## WHAT YOU SHOULD DO:
From the records that follow, copy every line that contains the word "repair".

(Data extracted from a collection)
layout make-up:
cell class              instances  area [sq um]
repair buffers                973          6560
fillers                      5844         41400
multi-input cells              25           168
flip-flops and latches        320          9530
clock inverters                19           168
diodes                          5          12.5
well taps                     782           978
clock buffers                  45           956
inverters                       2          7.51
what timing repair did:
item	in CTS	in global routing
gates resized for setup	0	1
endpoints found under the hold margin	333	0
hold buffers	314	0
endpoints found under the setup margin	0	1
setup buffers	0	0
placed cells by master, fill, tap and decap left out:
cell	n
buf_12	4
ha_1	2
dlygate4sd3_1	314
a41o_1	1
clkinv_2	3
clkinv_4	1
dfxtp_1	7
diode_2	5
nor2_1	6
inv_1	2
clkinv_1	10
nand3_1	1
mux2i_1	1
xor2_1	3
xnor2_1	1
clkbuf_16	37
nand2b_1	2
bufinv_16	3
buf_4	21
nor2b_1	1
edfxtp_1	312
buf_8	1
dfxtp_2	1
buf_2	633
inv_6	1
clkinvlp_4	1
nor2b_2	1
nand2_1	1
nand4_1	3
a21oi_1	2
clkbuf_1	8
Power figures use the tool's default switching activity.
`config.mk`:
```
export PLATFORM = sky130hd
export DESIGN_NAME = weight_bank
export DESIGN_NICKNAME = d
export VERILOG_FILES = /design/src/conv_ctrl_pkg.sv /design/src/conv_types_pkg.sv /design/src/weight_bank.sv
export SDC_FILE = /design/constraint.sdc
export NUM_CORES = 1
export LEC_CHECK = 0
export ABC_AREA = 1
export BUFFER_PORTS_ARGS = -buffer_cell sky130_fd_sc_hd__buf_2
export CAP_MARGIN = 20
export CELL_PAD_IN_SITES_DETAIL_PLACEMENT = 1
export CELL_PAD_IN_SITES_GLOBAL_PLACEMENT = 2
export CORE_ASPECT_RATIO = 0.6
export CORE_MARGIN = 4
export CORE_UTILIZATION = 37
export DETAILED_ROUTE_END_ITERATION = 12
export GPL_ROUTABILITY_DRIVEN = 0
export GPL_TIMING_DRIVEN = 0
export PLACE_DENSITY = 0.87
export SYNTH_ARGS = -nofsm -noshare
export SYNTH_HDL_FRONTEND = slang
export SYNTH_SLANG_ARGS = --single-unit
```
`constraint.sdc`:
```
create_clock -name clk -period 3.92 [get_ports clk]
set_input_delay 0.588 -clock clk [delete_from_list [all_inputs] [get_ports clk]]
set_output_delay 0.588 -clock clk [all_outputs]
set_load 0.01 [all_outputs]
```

--

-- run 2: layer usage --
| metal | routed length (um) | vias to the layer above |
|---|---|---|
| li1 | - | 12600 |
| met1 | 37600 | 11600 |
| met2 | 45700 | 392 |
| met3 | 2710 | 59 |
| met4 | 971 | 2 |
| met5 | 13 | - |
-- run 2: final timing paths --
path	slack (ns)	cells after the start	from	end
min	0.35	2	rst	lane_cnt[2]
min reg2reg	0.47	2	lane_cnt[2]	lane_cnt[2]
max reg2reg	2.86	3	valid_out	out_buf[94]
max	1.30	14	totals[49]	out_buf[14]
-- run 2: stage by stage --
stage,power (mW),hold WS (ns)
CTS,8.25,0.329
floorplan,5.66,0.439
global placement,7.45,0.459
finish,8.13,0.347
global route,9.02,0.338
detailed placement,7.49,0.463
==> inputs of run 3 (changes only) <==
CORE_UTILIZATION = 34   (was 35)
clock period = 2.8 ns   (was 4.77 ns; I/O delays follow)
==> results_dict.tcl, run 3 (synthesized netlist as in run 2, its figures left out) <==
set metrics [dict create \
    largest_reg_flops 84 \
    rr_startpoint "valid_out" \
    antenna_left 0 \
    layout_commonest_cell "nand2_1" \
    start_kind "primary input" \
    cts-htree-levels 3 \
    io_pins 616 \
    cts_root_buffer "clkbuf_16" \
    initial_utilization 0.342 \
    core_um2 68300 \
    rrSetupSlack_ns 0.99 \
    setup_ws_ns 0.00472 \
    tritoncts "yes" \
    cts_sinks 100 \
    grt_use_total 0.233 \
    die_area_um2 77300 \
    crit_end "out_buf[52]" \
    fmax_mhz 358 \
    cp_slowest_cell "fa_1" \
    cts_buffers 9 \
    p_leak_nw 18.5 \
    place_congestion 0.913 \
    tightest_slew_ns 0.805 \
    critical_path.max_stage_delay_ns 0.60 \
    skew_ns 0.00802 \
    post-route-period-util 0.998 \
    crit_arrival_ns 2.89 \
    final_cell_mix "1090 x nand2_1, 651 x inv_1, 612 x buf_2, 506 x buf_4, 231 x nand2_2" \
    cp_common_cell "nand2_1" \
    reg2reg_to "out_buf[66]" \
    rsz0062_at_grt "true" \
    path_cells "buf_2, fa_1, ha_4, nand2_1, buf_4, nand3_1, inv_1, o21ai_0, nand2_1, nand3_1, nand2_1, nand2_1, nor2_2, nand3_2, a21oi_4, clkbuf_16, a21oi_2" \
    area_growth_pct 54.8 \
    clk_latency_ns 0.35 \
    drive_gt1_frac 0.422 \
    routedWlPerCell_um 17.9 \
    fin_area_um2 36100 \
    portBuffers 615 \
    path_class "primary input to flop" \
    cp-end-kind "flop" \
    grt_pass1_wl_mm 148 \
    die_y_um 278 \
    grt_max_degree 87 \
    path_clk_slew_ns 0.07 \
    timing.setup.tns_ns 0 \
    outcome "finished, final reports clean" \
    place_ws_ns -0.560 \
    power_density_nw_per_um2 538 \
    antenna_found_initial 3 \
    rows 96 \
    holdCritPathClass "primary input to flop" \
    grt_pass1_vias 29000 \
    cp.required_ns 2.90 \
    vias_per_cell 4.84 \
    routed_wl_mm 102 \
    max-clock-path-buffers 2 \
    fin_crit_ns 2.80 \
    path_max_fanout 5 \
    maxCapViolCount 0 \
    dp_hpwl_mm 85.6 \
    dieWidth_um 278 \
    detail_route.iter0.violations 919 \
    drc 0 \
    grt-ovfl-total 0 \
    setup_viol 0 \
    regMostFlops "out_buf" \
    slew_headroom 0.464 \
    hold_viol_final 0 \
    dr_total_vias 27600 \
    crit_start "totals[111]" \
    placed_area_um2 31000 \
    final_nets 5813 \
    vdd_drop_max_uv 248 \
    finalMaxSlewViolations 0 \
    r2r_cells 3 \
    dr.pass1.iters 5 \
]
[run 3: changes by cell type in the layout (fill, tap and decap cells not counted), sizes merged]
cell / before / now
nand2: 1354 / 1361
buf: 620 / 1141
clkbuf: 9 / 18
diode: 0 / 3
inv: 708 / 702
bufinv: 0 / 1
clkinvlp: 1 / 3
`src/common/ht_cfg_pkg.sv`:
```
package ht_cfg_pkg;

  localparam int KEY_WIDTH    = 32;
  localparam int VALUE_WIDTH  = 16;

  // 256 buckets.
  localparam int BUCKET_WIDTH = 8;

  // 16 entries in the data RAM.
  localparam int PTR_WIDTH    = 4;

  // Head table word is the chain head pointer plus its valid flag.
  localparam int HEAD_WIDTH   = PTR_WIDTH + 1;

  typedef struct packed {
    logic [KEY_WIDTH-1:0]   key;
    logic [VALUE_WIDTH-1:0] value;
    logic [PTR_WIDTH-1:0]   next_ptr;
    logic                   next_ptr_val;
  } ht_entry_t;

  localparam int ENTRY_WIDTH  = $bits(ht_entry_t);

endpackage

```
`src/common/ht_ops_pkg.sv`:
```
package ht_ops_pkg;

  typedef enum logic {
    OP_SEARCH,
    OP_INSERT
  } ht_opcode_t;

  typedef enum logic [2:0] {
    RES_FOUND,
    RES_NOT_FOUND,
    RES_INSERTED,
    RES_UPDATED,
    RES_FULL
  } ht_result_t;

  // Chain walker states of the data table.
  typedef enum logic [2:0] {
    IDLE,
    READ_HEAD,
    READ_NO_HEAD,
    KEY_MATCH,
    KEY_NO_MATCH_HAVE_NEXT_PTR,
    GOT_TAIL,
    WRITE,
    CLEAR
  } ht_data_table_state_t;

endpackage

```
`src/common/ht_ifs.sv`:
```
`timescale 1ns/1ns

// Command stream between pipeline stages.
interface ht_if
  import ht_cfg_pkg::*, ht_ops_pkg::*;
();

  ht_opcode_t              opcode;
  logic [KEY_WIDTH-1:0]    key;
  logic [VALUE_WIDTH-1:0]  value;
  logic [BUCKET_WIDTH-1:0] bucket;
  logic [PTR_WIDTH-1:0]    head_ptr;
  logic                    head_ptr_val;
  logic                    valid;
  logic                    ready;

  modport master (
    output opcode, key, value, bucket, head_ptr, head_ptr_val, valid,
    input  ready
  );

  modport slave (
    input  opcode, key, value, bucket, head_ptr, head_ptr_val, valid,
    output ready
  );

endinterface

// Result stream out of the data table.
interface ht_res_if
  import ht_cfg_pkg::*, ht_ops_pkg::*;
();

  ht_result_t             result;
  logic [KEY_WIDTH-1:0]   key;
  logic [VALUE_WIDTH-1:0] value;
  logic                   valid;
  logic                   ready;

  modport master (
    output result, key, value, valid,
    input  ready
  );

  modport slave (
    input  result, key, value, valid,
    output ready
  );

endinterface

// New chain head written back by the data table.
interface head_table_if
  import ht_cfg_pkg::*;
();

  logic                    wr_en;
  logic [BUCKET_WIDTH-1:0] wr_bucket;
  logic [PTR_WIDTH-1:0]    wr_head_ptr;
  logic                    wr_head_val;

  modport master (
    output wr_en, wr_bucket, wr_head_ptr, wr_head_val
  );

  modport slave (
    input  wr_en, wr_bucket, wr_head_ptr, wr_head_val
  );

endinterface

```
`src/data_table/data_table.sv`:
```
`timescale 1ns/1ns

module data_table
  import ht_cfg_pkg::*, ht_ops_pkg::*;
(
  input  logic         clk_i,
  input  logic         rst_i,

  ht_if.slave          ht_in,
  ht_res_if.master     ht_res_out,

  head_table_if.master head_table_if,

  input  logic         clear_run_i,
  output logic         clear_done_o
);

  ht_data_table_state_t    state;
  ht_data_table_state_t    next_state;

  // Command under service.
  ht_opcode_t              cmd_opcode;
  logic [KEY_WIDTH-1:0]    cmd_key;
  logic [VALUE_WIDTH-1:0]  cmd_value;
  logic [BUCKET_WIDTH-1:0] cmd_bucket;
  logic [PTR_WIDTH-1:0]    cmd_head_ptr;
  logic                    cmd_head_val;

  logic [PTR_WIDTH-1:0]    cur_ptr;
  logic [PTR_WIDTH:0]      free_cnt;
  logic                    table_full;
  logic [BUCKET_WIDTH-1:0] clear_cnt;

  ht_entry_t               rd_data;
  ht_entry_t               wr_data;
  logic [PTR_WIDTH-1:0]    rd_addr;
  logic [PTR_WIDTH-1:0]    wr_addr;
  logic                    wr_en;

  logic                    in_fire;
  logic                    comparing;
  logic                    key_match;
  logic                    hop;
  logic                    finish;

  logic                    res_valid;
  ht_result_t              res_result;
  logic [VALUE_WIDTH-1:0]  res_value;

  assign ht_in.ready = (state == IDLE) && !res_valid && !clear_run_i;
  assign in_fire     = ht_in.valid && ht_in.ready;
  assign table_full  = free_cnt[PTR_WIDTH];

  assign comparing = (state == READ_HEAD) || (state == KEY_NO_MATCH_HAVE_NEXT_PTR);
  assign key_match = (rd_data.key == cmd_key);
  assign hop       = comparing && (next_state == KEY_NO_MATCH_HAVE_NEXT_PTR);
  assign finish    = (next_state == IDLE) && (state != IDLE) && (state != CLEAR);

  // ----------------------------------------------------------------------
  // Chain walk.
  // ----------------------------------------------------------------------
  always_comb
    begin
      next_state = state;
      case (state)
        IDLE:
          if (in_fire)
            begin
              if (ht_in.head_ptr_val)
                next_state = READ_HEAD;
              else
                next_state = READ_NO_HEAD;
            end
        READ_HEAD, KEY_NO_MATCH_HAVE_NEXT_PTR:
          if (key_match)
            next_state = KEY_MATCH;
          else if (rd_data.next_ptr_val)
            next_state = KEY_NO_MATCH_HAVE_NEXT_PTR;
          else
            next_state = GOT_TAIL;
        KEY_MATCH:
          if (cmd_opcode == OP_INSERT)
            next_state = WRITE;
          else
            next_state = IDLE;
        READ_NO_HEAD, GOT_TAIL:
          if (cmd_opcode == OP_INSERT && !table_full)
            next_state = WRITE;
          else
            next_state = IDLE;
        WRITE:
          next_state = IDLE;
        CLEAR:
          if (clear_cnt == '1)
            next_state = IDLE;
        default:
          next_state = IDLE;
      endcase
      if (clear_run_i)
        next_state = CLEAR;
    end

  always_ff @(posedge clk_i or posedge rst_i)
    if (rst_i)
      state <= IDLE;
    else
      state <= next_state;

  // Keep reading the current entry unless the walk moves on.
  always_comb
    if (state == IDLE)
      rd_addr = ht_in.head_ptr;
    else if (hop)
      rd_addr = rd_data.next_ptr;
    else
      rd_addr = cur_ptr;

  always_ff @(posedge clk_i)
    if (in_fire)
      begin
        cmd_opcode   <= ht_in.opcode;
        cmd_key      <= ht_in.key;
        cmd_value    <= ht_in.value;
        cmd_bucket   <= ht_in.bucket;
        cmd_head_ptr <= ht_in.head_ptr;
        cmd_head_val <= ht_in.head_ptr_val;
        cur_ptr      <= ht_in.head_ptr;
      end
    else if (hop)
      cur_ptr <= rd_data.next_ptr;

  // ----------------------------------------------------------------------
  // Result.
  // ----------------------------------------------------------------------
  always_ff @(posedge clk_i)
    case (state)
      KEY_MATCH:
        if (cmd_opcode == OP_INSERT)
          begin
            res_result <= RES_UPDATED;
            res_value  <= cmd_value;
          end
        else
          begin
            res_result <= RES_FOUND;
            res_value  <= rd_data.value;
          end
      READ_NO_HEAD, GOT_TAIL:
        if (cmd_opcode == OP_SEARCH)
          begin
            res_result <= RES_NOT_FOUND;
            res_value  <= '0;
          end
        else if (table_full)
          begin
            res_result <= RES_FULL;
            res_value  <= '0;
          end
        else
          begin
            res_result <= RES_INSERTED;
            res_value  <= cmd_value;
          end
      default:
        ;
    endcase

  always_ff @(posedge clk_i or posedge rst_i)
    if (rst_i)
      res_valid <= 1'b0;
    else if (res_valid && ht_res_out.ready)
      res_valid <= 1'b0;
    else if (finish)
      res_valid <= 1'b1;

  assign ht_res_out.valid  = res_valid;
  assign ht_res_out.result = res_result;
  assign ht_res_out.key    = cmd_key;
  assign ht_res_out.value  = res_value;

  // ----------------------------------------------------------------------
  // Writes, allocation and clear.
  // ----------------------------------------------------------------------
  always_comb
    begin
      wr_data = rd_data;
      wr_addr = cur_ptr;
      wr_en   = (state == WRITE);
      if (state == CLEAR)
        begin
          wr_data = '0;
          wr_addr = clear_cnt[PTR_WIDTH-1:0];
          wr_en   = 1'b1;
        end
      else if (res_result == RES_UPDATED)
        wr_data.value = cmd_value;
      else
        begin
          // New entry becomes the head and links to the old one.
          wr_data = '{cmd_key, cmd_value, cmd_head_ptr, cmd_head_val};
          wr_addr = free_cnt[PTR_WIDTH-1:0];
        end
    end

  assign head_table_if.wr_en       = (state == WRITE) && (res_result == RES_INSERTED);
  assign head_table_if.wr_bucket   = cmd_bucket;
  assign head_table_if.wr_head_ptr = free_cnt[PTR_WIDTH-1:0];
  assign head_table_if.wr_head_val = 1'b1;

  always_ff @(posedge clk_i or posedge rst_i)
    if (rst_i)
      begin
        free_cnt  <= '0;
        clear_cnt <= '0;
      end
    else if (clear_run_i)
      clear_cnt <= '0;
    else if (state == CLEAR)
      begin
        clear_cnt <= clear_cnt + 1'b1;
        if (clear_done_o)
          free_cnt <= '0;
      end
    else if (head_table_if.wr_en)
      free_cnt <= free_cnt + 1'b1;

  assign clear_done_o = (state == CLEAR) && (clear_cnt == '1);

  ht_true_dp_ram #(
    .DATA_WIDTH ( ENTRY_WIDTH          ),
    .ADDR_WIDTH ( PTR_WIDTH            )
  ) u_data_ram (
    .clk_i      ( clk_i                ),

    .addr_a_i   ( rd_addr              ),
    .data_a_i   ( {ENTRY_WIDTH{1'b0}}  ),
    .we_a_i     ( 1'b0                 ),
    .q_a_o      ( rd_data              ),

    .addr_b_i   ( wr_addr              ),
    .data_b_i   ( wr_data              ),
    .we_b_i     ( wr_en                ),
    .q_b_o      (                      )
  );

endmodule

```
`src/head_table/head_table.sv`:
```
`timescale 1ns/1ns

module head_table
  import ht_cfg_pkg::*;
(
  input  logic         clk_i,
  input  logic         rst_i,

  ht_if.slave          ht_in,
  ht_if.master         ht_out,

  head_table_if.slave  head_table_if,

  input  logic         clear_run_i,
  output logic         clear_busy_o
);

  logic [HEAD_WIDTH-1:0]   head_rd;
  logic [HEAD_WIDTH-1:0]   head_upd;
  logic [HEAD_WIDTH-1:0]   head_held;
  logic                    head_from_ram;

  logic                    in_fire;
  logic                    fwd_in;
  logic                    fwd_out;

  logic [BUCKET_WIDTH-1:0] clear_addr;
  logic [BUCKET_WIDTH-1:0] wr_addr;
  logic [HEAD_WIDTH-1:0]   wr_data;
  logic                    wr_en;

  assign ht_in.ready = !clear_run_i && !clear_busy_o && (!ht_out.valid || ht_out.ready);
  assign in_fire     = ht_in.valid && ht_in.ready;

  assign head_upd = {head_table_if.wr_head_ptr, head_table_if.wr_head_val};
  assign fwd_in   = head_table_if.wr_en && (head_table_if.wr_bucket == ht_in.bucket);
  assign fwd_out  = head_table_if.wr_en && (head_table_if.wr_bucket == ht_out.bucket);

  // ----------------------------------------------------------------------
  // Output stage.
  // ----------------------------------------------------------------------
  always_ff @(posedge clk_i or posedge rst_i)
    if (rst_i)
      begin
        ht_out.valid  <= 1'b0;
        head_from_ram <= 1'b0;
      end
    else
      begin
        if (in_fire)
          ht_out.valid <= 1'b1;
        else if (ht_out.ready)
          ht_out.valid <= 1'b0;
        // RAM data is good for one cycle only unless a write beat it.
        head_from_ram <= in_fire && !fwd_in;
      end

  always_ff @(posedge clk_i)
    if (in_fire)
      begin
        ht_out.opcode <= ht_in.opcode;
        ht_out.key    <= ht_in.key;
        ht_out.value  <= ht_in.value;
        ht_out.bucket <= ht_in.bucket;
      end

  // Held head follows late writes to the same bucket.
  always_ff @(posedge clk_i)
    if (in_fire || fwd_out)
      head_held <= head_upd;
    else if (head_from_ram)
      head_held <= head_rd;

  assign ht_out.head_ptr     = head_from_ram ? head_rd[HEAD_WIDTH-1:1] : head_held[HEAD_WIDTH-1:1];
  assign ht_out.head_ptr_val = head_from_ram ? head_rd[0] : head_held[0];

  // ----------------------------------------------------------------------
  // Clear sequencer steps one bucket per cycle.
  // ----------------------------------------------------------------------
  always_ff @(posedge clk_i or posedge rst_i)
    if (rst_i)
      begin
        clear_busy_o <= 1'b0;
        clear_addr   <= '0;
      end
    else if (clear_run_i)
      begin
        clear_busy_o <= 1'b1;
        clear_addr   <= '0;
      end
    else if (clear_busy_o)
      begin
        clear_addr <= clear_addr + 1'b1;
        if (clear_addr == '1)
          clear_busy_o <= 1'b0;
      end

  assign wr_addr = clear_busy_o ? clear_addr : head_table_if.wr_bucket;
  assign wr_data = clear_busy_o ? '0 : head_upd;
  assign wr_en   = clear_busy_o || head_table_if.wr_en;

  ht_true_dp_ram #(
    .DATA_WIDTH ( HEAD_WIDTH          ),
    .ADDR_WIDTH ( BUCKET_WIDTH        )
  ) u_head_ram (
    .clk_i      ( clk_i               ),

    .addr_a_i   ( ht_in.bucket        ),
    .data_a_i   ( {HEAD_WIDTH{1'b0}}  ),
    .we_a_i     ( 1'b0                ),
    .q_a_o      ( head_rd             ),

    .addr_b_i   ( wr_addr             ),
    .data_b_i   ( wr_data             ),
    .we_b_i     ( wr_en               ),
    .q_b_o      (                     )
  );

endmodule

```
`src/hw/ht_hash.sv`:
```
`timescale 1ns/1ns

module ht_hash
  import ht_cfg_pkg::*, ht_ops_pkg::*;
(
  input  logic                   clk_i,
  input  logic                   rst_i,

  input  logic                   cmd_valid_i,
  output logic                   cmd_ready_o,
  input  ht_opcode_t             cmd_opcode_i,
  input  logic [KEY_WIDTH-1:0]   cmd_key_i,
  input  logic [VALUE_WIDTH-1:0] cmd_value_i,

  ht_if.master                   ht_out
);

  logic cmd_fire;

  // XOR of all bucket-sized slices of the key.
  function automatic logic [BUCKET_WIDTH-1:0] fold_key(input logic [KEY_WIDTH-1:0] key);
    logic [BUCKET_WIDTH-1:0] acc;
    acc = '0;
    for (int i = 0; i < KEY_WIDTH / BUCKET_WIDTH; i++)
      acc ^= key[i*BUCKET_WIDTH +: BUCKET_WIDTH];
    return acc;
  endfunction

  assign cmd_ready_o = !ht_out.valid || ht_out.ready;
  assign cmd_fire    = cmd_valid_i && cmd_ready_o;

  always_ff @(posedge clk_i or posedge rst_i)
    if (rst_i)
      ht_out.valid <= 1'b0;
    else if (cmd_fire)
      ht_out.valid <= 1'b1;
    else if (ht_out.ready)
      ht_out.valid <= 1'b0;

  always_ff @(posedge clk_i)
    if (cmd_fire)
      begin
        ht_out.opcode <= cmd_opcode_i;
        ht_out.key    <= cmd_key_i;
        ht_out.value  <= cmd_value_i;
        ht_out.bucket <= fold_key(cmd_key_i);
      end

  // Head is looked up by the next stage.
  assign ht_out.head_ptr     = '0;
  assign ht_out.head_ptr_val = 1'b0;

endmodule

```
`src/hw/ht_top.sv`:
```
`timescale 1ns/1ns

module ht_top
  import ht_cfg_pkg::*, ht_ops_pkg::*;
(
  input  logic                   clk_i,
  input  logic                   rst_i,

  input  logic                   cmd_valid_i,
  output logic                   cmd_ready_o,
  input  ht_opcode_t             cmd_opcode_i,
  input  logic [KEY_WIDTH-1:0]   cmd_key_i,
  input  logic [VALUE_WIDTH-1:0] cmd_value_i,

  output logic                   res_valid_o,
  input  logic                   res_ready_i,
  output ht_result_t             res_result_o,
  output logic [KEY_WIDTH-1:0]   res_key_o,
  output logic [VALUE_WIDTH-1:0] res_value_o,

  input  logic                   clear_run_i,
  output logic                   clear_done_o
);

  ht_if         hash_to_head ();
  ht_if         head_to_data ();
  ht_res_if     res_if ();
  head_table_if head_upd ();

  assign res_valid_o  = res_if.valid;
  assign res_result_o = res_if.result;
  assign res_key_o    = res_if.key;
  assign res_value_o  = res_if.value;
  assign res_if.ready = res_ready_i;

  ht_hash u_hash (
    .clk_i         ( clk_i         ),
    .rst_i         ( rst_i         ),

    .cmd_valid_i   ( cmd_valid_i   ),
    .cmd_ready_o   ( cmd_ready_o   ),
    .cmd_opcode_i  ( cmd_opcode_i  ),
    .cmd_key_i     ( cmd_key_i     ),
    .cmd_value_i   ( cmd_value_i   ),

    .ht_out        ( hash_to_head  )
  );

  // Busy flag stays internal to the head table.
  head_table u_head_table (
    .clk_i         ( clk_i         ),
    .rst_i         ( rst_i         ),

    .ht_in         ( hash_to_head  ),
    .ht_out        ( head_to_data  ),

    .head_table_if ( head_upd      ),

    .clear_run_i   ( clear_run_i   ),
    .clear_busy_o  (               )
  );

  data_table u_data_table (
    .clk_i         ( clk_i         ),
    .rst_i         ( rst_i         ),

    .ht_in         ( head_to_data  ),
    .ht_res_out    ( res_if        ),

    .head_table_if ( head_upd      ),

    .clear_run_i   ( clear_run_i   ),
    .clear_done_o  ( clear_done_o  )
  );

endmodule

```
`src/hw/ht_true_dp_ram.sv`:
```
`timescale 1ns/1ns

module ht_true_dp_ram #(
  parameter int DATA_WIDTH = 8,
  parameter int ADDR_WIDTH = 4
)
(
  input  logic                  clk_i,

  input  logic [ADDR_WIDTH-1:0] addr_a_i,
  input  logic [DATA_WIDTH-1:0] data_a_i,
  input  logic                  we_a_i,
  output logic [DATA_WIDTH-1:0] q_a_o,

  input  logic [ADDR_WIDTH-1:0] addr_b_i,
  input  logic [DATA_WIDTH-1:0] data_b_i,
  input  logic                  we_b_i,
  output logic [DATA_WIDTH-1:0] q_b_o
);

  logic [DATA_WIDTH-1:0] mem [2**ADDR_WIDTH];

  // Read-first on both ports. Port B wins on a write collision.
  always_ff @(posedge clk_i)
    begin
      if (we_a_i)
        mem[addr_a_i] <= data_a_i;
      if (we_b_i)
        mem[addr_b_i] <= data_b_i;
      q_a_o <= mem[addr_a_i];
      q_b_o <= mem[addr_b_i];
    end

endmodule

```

## COMPLETED TASK:
repair buffers                973          6560
what timing repair did:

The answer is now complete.